Jet Li: A Tibetan Buddhist, Li has been a “philanthropic ambassador” to the Red Cross Society of China for the last two years. After his experiences in the Maldives when the tsunami hit during the 2004 Indian Ocean earthquake -- he struggled to get his young daughter to safety -- he created the nonprofit the One Foundation that supports international disaster relief efforts, as well as mental health and suicide prevention.

Winner: Both are swells when it comes to humanitarian causes.  (Kin Cheung / Associated Press)
Personal life

Jackie Chan: Married Taiwanese actress Lin Feng-Jao in 1982. The couple had a son, Jaycee Chan, now a singer and actor. Also has a daughter with former Miss Asia, Elaine Ng. (The two became an item while making “Gorgeous.”)

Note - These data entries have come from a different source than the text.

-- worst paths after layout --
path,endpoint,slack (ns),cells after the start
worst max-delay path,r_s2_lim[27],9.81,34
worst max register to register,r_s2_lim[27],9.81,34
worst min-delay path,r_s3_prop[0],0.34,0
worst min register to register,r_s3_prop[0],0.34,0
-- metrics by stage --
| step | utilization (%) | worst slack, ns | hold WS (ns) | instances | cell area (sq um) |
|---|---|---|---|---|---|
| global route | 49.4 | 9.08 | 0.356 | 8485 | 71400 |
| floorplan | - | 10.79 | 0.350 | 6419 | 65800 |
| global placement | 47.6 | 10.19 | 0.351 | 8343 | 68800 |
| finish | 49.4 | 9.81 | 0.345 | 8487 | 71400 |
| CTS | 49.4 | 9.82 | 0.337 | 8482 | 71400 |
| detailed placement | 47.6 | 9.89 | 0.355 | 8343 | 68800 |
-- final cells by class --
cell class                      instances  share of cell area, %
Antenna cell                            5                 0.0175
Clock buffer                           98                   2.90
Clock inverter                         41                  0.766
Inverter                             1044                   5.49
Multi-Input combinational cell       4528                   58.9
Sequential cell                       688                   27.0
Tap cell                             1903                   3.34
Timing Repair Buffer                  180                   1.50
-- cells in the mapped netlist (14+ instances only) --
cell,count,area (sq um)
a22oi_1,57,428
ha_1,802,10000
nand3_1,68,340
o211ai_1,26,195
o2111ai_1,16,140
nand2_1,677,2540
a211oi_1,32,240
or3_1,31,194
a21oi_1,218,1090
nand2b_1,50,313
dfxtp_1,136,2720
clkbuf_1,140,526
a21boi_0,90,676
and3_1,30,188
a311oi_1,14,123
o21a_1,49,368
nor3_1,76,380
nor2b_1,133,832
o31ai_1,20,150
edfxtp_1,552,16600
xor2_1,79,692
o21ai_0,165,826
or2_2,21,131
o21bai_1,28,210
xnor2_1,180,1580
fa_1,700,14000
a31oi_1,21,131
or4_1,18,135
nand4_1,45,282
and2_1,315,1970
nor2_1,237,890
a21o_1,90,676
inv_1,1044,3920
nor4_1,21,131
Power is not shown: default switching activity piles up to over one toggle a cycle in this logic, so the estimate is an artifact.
`config.mk`:
```
export PLATFORM = sky130hd
export DESIGN_NAME = unique_stack_with_cooldown
export DESIGN_NICKNAME = d
export VERILOG_FILES = /design/src/hw/rtl/usc_pkg.sv /design/src/hw/rtl/usc_cell.sv /design/src/hw/rtl/unique_stack_with_cooldown.sv
export SDC_FILE = /design/constraint.sdc
export NUM_CORES = 1
export LEC_CHECK = 0
export ABC_AREA = 1
export BUFFER_PORTS_ARGS = -buffer_cell sky130_fd_sc_hd__buf_2
export CORE_MARGIN = 5
export CORE_UTILIZATION = 55
export CTS_CLUSTER_DIAMETER = 100
export DETAILED_ROUTE_END_ITERATION = 8
export MAX_ROUTING_LAYER = met4
export PLACE_DENSITY = 0.82
export SLEW_MARGIN = 20
export SYNTH_ARGS = -nofsm -noshare
export SYNTH_HDL_FRONTEND = slang
export SYNTH_SLANG_ARGS = --single-unit
```
`constraint.sdc`:
```
create_clock -name clk -period 6.01 [get_ports clk]
set_clock_uncertainty 0.05 [all_clocks]
set_input_delay 1.202 -clock clk [delete_from_list [all_inputs] [get_ports clk]]
set_output_delay 1.202 -clock clk [all_outputs]
set_load 0.005 [all_outputs]
```
`src/hw/rtl/usc_pkg.sv`:
```
package usc_pkg;

	// request kinds carried in s_tuser
	localparam logic [2:0] REQ_TICK  = 3'd0;
	localparam logic [2:0] REQ_PUSH  = 3'd1;
	localparam logic [2:0] REQ_POP   = 3'd2;
	localparam logic [2:0] REQ_CLEAR = 3'd3;
	localparam logic [2:0] REQ_QUERY = 3'd4;

	// result status codes
	localparam logic [1:0] ST_OK    = 2'd0;
	localparam logic [1:0] ST_FULL  = 2'd1;
	localparam logic [1:0] ST_DUP   = 2'd2;
	localparam logic [1:0] ST_EMPTY = 2'd3;

	localparam logic [15:0] COOL_LEN_RST = 16'd100;

	// per-cycle command broadcast to every slot cell
	typedef struct packed {
		logic push;   // take the neighbour nearer the top
		logic pop;    // take the neighbour further from the top
		logic clear;  // empty the slot
	} cell_ctrl_t;

endpackage

```
`src/hw/rtl/usc_cell.sv`:
```
module usc_cell #(
	parameter int ID_BITS = 4
) (
	input  logic                clk,
	input  logic                arst_n,
	input  usc_pkg::cell_ctrl_t ctrl,
	input  logic [ID_BITS-1:0]  key,
	input  logic [ID_BITS-1:0]  prev_id,
	input  logic                prev_valid,
	input  logic [ID_BITS-1:0]  next_id,
	input  logic                next_valid,
	input  logic                found_in,
	output logic [ID_BITS-1:0]  id,
	output logic                valid,
	output logic                found_out
);

	logic [ID_BITS-1:0] id_q;
	logic               valid_q;
	logic               found_q;

	always_ff @(posedge clk or negedge arst_n) begin
		if (!arst_n) begin
			id_q    <= '0;
			valid_q <= 1'b0;
			found_q <= 1'b0;
		end else begin
			// membership probe ripples one cell per cycle
			found_q <= found_in | (valid_q && (id_q == key));
			if (ctrl.clear) begin
				id_q    <= '0;
				valid_q <= 1'b0;
			end else if (ctrl.push) begin
				id_q    <= prev_id;
				valid_q <= prev_valid;
			end else if (ctrl.pop) begin
				id_q    <= next_id;
				valid_q <= next_valid;
			end
		end
	end

	assign id        = id_q;
	assign valid     = valid_q;
	assign found_out = found_q;

endmodule

```
`src/hw/rtl/unique_stack_with_cooldown.sv`:
```
// a request beat is taken only in the idle state, then walked and applied; no new request is
// taken until the apply state, which waits for a free output register, is done; the walk lets
// the membership probe pass along the row of slot cells one cell per cycle
// a finished result may wait in the output register while the next request is walked
// reset (arst_n low, asynchronous): stack empty, cooldown idle, cooldown length 100
module unique_stack_with_cooldown #(
	parameter int STACK_SLOTS = 8,
	parameter int ID_BITS     = 4,
	localparam int CNT_W       = $clog2(STACK_SLOTS + 1),
	localparam int TDATA_IN_W  = ((ID_BITS + 7) / 8) * 8,
	localparam int OUT_W       = 2 + 2 * ID_BITS + CNT_W + 3,
	localparam int TDATA_OUT_W = ((OUT_W + 7) / 8) * 8
) (
	input  logic                         clk,
	input  logic                         arst_n,
	// request stream
	input  logic                         s_tvalid,
	output logic                         s_tready,
	input  logic [TDATA_IN_W-1:0]        s_tdata,   // item_id, zero fill
	input  logic [2:0]                   s_tuser,   // req_type
	// result stream
	output logic                         m_tvalid,
	input  logic                         m_tready,
	output logic [TDATA_OUT_W-1:0]       m_tdata,   // status, popped_id, top_id,
	                                                // stack_depth, found_in_stack,
	                                                // cooling_down, restore_pulse, zero fill
	// register port
	input  logic                         psel,
	input  logic                         penable,
	input  logic                         pwrite,
	input  logic [2:0]                   paddr,
	input  logic [31:0]                  pwdata,
	output logic [31:0]                  prdata,
	output logic                         pready
);

	localparam int WALK_W      = (STACK_SLOTS > 1) ? $clog2(STACK_SLOTS) : 1;

	// sequencer codes
	localparam logic [1:0] S_IDLE  = 2'd0;
	localparam logic [1:0] S_WALK  = 2'd1;
	localparam logic [1:0] S_APPLY = 2'd2;

	logic [1:0]         state_q;
	logic [WALK_W-1:0]  walk_q;
	logic [2:0]         req_q;
	logic [ID_BITS-1:0] key_q;
	logic [CNT_W-1:0]   cnt_q;
	logic [15:0]        cool_q;
	logic [15:0]        cool_len_q;

	logic                   m_tvalid_q;
	logic [TDATA_OUT_W-1:0] m_tdata_q;

	// slot row: index 0 is the top of stack, index STACK_SLOTS is a blank end stop
	logic [ID_BITS-1:0] slot_id    [0:STACK_SLOTS];
	logic               slot_valid [0:STACK_SLOTS];
	logic               slot_found [0:STACK_SLOTS-1];

	usc_pkg::cell_ctrl_t ctrl;

	assign slot_id[STACK_SLOTS]    = '0;
	assign slot_valid[STACK_SLOTS] = 1'b0;

	for (genvar i = 0; i < STACK_SLOTS; i++) begin : g_slot
		usc_cell #(
			.ID_BITS(ID_BITS)
		) u_cell (
			.clk       (clk),
			.arst_n    (arst_n),
			.ctrl      (ctrl),
			.key       (key_q),
			.prev_id   ((i == 0) ? key_q : slot_id[(i == 0) ? 0 : i - 1]),
			.prev_valid((i == 0) ? 1'b1 : slot_valid[(i == 0) ? 0 : i - 1]),
			.next_id   (slot_id[i + 1]),
			.next_valid(slot_valid[i + 1]),
			.found_in  ((i == 0) ? 1'b0 : slot_found[(i == 0) ? 0 : i - 1]),
			.id        (slot_id[i]),
			.valid     (slot_valid[i]),
			.found_out (slot_found[i])
		);
	end

	// handshakes
	logic accept;
	logic out_free;
	logic apply;

	assign s_tready = (state_q == S_IDLE);
	assign accept   = s_tvalid && s_tready;
	assign out_free = !m_tvalid_q || m_tready;
	assign apply    = (state_q == S_APPLY) && out_free;

	// request decode once the probe has reached the far end of the row
	logic               found;
	logic               is_full;
	logic               is_empty;
	logic [1:0]         status;
	logic [ID_BITS-1:0] popped;
	logic [ID_BITS-1:0] top_nx;
	logic [CNT_W-1:0]   cnt_nx;
	logic [15:0]        cool_nx;
	logic               pulse;

	assign found    = slot_found[STACK_SLOTS-1];
	assign is_full  = (cnt_q == CNT_W'(STACK_SLOTS));
	assign is_empty = (cnt_q == '0);

	always_comb begin
		ctrl    = '0;
		status  = usc_pkg::ST_OK;
		popped  = '0;
		top_nx  = is_empty ? '0 : slot_id[0];
		cnt_nx  = cnt_q;
		cool_nx = cool_q;
		pulse   = 1'b0;
		case (req_q)
			usc_pkg::REQ_TICK: begin
				if (cool_q != '0) cool_nx = cool_q - 16'd1;
			end
			usc_pkg::REQ_PUSH: begin
				// a full stack refuses before the duplicate check
				if (is_full) begin
					status = usc_pkg::ST_FULL;
				end else if (found) begin
					status = usc_pkg::ST_DUP;
				end else begin
					ctrl.push = 1'b1;
					cnt_nx    = cnt_q + CNT_W'(1);
					top_nx    = key_q;
					cool_nx   = cool_len_q;
				end
			end
			usc_pkg::REQ_POP: begin
				if (is_empty) begin
					status = usc_pkg::ST_EMPTY;
				end else begin
					ctrl.pop = 1'b1;
					popped   = slot_id[0];
					cnt_nx   = cnt_q - CNT_W'(1);
					top_nx   = slot_id[1];
					cool_nx  = cool_len_q;
					pulse    = (cnt_q == CNT_W'(1));
				end
			end
			usc_pkg::REQ_CLEAR: begin
				// reloads and pulses even on an empty stack
				ctrl.clear = 1'b1;
				cnt_nx     = '0;
				top_nx     = '0;
				cool_nx    = cool_len_q;
				pulse      = 1'b1;
			end
			default: begin
				// query and unused kinds only report
			end
		endcase
		if (!apply) ctrl = '0;
	end

	// sequencer
	always_ff @(posedge clk or negedge arst_n) begin
		if (!arst_n) begin
			state_q <= S_IDLE;
			walk_q  <= '0;
			req_q   <= usc_pkg::REQ_TICK;
			key_q   <= '0;
		end else begin
			case (state_q)
				S_IDLE: begin
					if (accept) begin
						req_q   <= s_tuser;
						key_q   <= s_tdata[ID_BITS-1:0];
						walk_q  <= '0;
						state_q <= S_WALK;
					end
				end
				S_WALK: begin
					if (walk_q == WALK_W'(STACK_SLOTS - 1)) begin
						state_q <= S_APPLY;
					end else begin
						walk_q <= walk_q + WALK_W'(1);
					end
				end
				S_APPLY: begin
					if (out_free) state_q <= S_IDLE;
				end
				default: begin
					state_q <= S_IDLE;
				end
			endcase
		end
	end

	// depth and cooldown
	always_ff @(posedge clk or negedge arst_n) begin
		if (!arst_n) begin
			cnt_q  <= '0;
			cool_q <= '0;
		end else if (apply) begin
			cnt_q  <= cnt_nx;
			cool_q <= cool_nx;
		end
	end

	// output register
	always_ff @(posedge clk or negedge arst_n) begin
		if (!arst_n) begin
			m_tvalid_q <= 1'b0;
		end else if (apply) begin
			m_tvalid_q <= 1'b1;
		end else if (m_tready) begin
			m_tvalid_q <= 1'b0;
		end
	end

	always_ff @(posedge clk) begin
		if (apply) begin
			m_tdata_q <= TDATA_OUT_W'({pulse, (cool_nx != '0), found, cnt_nx,
				top_nx, popped, status});
		end
	end

	assign m_tvalid = m_tvalid_q;
	assign m_tdata  = m_tdata_q;

	// register port: cooldown length at byte address 0
	always_ff @(posedge clk or negedge arst_n) begin
		if (!arst_n) begin
			cool_len_q <= usc_pkg::COOL_LEN_RST;
		end else if (psel && penable && pwrite && pready && (paddr[2] == 1'b0)) begin
			cool_len_q <= pwdata[15:0];
		end
	end

	assign pready = 1'b1;
	assign prdata = (paddr[2] == 1'b0) ? {16'd0, cool_len_q} : 32'd0;

endmodule

```
==> metrics.txt <==
# TYPE chip_impl_metric gauge
chip_impl_info{name="run_status",value="completed"} 1
chip_impl_metric{name="core",unit="µm²"} 11900
chip_impl_info{name="synth_flop_cell",value="sky130_fd_sc_hd__dfrtp_1"} 1
chip_impl_metric{name="dp.final_hpwl",unit="mm"} 10.9
chip_impl_metric{name="final.fill_count",unit=""} 1008
chip_impl_info{name="worstReg2RegEnd",value="g_slot[3].u_cell.id[0]"} 1
chip_impl_info{name="final_common_cell",value="sky130_fd_sc_hd__nand2_1"} 1
chip_impl_metric{name="antenna_violations_before_repair",unit=""} 0
chip_impl_metric{name="synthesis.area",unit="µm²"} 6580
chip_impl_metric{name="postSynthRegisterBits",unit=""} 114
chip_impl_info{name="setup.worst_path.class",value="reg -> reg"} 1
chip_impl_metric{name="crit_required",unit="ps"} 6280
chip_impl_info{name="rr_startpoint",value="cnt_q[0]"} 1
chip_impl_metric{name="first_pass_grt_wire_length",unit="mm"} 26.7
chip_impl_metric{name="drive_gt1_frac",unit=""} 0.161
chip_impl_metric{name="design.die.area",unit="µm²"} 14200
chip_impl_info{name="critical_path.cell_chain",value="inv_1 -> ha_1 -> nand3_2 -> nand2_4 -> nand2_8 -> nand3_4 -> nor2_8 -> nand2_2 -> o22ai_1"} 1
chip_impl_metric{name="clock.fmax",unit="MHz"} 323
chip_impl_metric{name="detailroute.via_count",unit=""} 5778
chip_impl_metric{name="postSynth.asyncResetShare",unit=""} 0.851
chip_impl_metric{name="ys_seq_area_frac",unit=""} 0.447
chip_impl_metric{name="floorplan.io_pins",unit=""} 112
chip_impl_metric{name="overall_die_height",unit="µm"} 119
chip_impl_info{name="critical-path-top-delay-family",value="simple AND/OR/NAND/NOR gates"} 1
chip_impl_metric{name="initialDrtViolationCount",unit=""} 674
chip_impl_metric{name="post_synth_num_cell_types",unit=""} 48
chip_impl_info{name="end_point_of_the_most_critical_hold_path",value="g_slot[3].u_cell.found_out"} 1
chip_impl_metric{name="vdd_ir_drop_max",unit="mV"} 0.242
chip_impl_metric{name="r2r_slack",unit="ps"} 2910
chip_impl_metric{name="min_delay_path_depth",unit=""} 1
chip_impl_metric{name="initial_utilization",unit=""} 0.555
chip_impl_metric{name="globalRouteTotalUtil",unit=""} 0.238
chip_impl_info{name="worstHoldStart",value="g_slot[2].u_cell.found_out"} 1
chip_impl_metric{name="diodes",unit=""} 0
chip_impl_metric{name="drv_cap",unit=""} 0
chip_impl_metric{name="tritoncts.num_buffers",unit=""} 17
chip_impl_metric{name="report.final.slew_viol_count",unit=""} 0
chip_impl_metric{name="worst_skew_pair.late_latency",unit="ps"} 420
chip_impl_metric{name="reg2regPathDepth",unit=""} 9
chip_impl_metric{name="longest_individual_stage_delay_on_the_worst_path",unit="ps"} 550
chip_impl_metric{name="power.leakage",unit="nW"} 3.59
chip_impl_metric{name="hold_violations",unit=""} 0
chip_impl_metric{name="max-slew-margin-rel",unit=""} 0.474
chip_impl_metric{name="post_synth.cell_area_avg",unit="µm²"} 7.92
chip_impl_metric{name="post_synth_edffs",unit=""} 17
chip_impl_metric{name="final_critical_period",unit="ps"} 3100
chip_impl_metric{name="clock_tree.buffer_depth",unit=""} 2
chip_impl_info{name="cts.root.buffer_cell",value="sky130_fd_sc_hd__clkbuf_16"} 1
chip_impl_metric{name="syn_inst",unit=""} 831
chip_impl_metric{name="post-cts-setup-buffers",unit=""} 0
chip_impl_metric{name="floorplan.rows",unit=""} 40
chip_impl_metric{name="grt_start_max_net_pins",unit=""} 63
chip_impl_metric{name="post-synth-top-area-fraction",unit=""} 0.358
chip_impl_metric{name="port_buffers",unit=""} 65
chip_impl_info{name="rsz0062_at_grt",value="false"} 1
chip_impl_metric{name="power.density",unit="nW/µm²"} 501
chip_impl_metric{name="worst_setup_hold_path_clk_slew",unit="ps"} 50
chip_impl_metric{name="grt_overflow",unit=""} 0
chip_impl_metric{name="multi_input_gate_area_in_the_final_layout",unit="µm²"} 2930
chip_impl_info{name="tritoncts",value="built"} 1
chip_impl_metric{name="place_congestion",unit=""} 0.985
chip_impl_metric{name="cts.sinks",unit=""} 114
chip_impl_metric{name="instances_no_fill",unit=""} 1042
chip_impl_metric{name="setup_tns",unit="ps"} 0
chip_impl_metric{name="ant_nets",unit=""} 0
chip_impl_metric{name="num-nets-final",unit=""} 943
chip_impl_metric{name="cts-hold-fix-buffers",unit=""} 0
chip_impl_metric{name="worstPathArrival",unit="ps"} 3370
chip_impl_metric{name="post_cts_resized",unit=""} 0
chip_impl_metric{name="viasPerCell",unit=""} 5.55
chip_impl_info{name="synth_area_leaders",value="sky130_fd_sc_hd__dfrtp_1 (36%), sky130_fd_sc_hd__nand2_1 (9.7%), sky130_fd_sc_hd__edfxtp_1 (7.8%)"} 1
chip_impl_metric{name="numPlacedInstances",unit=""} 1010
chip_impl_info{name="cp-start-kind",value="flop"} 1
chip_impl_metric{name="area.growth.synth_to_final",unit="%"} 13.7
chip_impl_metric{name="worst_path_max_fanout",unit=""} 35
chip_impl_info{name="netlist.top_cell.by_area",value="sky130_fd_sc_hd__dfrtp_1"} 1
chip_impl_info{name="commonest_non_fill_non_tap_cells_in_the_layout",value="sky130_fd_sc_hd__nand2_1 (170), sky130_fd_sc_hd__inv_1 (97), sky130_fd_sc_hd__nor2_1 (95)"} 1
chip_impl_metric{name="critical_path_buf_inv_count",unit=""} 1
chip_impl_metric{name="layout.area.seq",unit="µm²"} 2940
chip_impl_metric{name="finalSetupViolations",unit=""} 0
chip_impl_info{name="crit_path_end_kind",value="flop"} 1
chip_impl_info{name="critical_path.slowest_cell",value="sky130_fd_sc_hd__nand2_2"} 1
chip_impl_metric{name="routed_wirelength",unit="mm"} 15.9
chip_impl_metric{name="timing_worst_slew_pin_value",unit="ps"} 788
chip_impl_metric{name="grt_pass1_vias",unit=""} 5349
chip_impl_info{name="worstHoldPathType",value="reg -> reg"} 1
chip_impl_metric{name="timing.final.crit_share",unit=""} 0.515
chip_impl_metric{name="drc_errors",unit=""} 0
chip_impl_metric{name="h-tree-depth",unit=""} 4
chip_impl_metric{name="drt_pass1_iterations",unit=""} 5
chip_impl_metric{name="routed_wire_length_per_instance",unit="µm"} 15.3
chip_impl_metric{name="yosysWarnings",unit=""} 0
chip_impl_metric{name="die_w",unit="µm"} 119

Jet Li: He married Beijing wushu team member and his “Shaolin Temple” series costar Huang Qiuyan in 1987. They had two children and divorced three years later. For the last nine years, he’s been married to Hong Kong actress Nina Li Chi. They have two children. In fact, Li turned down Chow-Yun Fat’s role in Ang Lee‘s 2000 hit “Crouching Tiger, Hidden Dragon” because he had promised his wife he wouldn’t make any films during her pregnancy.

Winner: Li. (We like the fact that Li gave up the role for his pregnant wife.)  (Genaro Molina / Los Angeles Times)

Jackie Chan: He’s won three Hong Kong Film Awards and won the Kids’ Choice Awards for favorite male butt-kicker for 2002’s “The Tuxedo” and for favorite male action hero for 2001’s “Rush Hour 2.” Chan won the MTV Movie Awards for best fight for “Rush Hour 2" and best on-screen duo with Tucker for 1998’s “Rush Hour.” Three years ago, the Shanghai International Film Festival honored him for his “outstanding contribution to Chinese Cinema.”

Jet Li: Won the Hong Kong Film Critics Film Society award two years ago for “Huo Yuan Jia” and this year won best actor for his role in the movie “The Warlords” at the Hong Kong Film Awards.

Winner: Chan. (His mantle is far more crowded with awards.)  (AFP)

Jackie Chan: What part of his body hasn’t he injured or broken over the last three decades? Chan’s injuries are so notable that one can go to www.jackiechankids.com and check out the body injury map. Because of his injuries, he couldn’t get insurance for his films. And after 1985’s “Police Story,” he had to form the Jackie Chan Stuntmen Assn. to gather up stuntmen for his films. Not only did he train them, he also paid their medical bills.

Jet Li: Though his injuries haven’t been as well-publicized as Chan’s, Li’s certainly had his fair share of broken bones, including two broken legs, an ankle, wrist and nose. And that was just on his first six films!